De Hoge Raad heeft onlangs een uitspraak van Hof Amsterdam bevestigd dat de kosten voor de plaatsing van nieuwe aandelen op de effectenbeurs wel aftrekbaar waren, maar de kosten voor de herplaatsing van bestaande aandelen niet. De kostenaftrek is in het laatste geval overigens niet categorisch uitgesloten. De nv moet er zelf een zakelijk belang bij hebben om de kosten van herplaatsing uitsluitend voor eigen rekening te nemen en niet (deels) voor rekening te laten van de aandeelhouders. De nv in de onderhavige zaak kon dat zakelijke belang echter niet aannemelijk maken. Het hof en de Hoge Raad trokken daaruit de conclusie dat dan sprake was van een oogmerk om de aandeelhouders te bevoordelen. In dat geval waren de kosten van de herplaatsing niet aftrekbaar.
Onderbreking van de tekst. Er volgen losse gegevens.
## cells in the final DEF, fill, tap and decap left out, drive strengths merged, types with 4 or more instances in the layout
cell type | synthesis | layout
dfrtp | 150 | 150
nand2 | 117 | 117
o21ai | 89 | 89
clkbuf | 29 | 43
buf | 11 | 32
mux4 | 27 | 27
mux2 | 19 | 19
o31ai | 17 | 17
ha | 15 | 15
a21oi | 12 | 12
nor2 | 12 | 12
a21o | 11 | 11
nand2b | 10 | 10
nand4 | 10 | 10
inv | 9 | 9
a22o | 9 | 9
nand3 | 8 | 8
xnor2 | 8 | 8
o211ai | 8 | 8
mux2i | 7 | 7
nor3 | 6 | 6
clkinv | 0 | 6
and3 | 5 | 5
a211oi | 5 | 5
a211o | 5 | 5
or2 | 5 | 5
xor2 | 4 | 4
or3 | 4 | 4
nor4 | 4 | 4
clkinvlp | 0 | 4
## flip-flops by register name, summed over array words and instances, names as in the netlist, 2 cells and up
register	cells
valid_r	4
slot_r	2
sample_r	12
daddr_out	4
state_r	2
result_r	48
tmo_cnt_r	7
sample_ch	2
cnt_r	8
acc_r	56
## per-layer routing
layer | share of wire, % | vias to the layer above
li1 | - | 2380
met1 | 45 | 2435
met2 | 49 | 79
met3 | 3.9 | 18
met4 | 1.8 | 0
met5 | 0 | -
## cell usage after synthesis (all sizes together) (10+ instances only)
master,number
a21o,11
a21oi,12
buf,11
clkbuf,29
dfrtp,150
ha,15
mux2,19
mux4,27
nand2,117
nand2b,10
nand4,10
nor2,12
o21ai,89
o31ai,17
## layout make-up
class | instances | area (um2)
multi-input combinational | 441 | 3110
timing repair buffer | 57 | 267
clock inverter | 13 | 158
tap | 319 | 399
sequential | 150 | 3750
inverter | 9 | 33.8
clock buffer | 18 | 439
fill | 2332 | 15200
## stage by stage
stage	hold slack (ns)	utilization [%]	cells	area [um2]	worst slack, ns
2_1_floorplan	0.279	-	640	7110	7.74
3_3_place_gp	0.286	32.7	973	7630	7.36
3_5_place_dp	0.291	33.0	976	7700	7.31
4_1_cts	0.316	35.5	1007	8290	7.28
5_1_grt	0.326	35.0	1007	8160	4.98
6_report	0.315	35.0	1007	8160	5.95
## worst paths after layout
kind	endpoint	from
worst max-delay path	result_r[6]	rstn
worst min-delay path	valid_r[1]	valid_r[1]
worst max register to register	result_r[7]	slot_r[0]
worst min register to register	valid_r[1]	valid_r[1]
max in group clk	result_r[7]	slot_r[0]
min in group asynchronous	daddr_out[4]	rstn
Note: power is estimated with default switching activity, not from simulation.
===== config.mk =====
export PLATFORM = sky130hd
export DESIGN_NAME = s_axis_cc_adapt_x4
export DESIGN_NICKNAME = d
export VERILOG_FILES = /design/src/rtl/s_axis_cc_adapt_x4_pkg.sv /design/src/rtl/pcie_axis_skid.sv /design/src/rtl/s_axis_cc_adapt_x4.sv
export SDC_FILE = /design/constraint.sdc
export NUM_CORES = 1
export LEC_CHECK = 0
export ABC_CLOCK_PERIOD_IN_PS = 8500
export BUFFER_PORTS_ARGS = -buffer_cell sky130_fd_sc_hd__buf_2
export CAP_MARGIN = 20
export CORE_MARGIN = 5
export CORE_UTILIZATION = 50
export CTS_CLUSTER_DIAMETER = 150
export DETAILED_ROUTE_END_ITERATION = 6
export PLACE_DENSITY_LB_ADDON = 0.25
export RECOVER_POWER = 25
export SKIP_CTS_REPAIR_TIMING = 1
export SYNTH_ARGS = -nofsm -noshare
export SYNTH_HDL_FRONTEND = slang
export SYNTH_SLANG_ARGS = --single-unit

===== constraint.sdc =====
create_clock -name user_clk -period 8.5 [get_ports user_clk]
set_clock_uncertainty 0.05 [all_clocks]
set_input_delay 0.425 -clock user_clk [delete_from_list [all_inputs] [get_ports user_clk]]
set_output_delay 0.425 -clock user_clk [all_outputs]
set_load 0.01 [all_outputs]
Vennootschappen kunnen in beginsel oprichtingskosten en de kosten van de wijziging van het aandelenkapitaal ten laste van de winst brengen. Het gaat hier onder meer om kosten van bij de oprichting van een lichaam of de wijziging van het kapitaal betrokken notarissen, advocaten, accountants en adviseurs, de eventueel verschuldigde registratierechten en de kapitaalsbelasting. Tot de kosten van de wijziging van het kapitaal kunnen ook de kosten van een beursemissie worden gerekend. In de praktijk worden dergelijke emissies begeleid door een bank of een syndicaat van banken die voor de onderscheidenlijke verrichte financiële diensten een vergoeding (provisie) in rekening brengen. De Hoge Raad heeft in zijn arrest van 9 mei 2008 voor het laatste geval beslist dat de door de banken berekende provisie niet inhoudt dat sprake was van een lagere emissieopbrengst, maar van aftrekbare emissiekosten.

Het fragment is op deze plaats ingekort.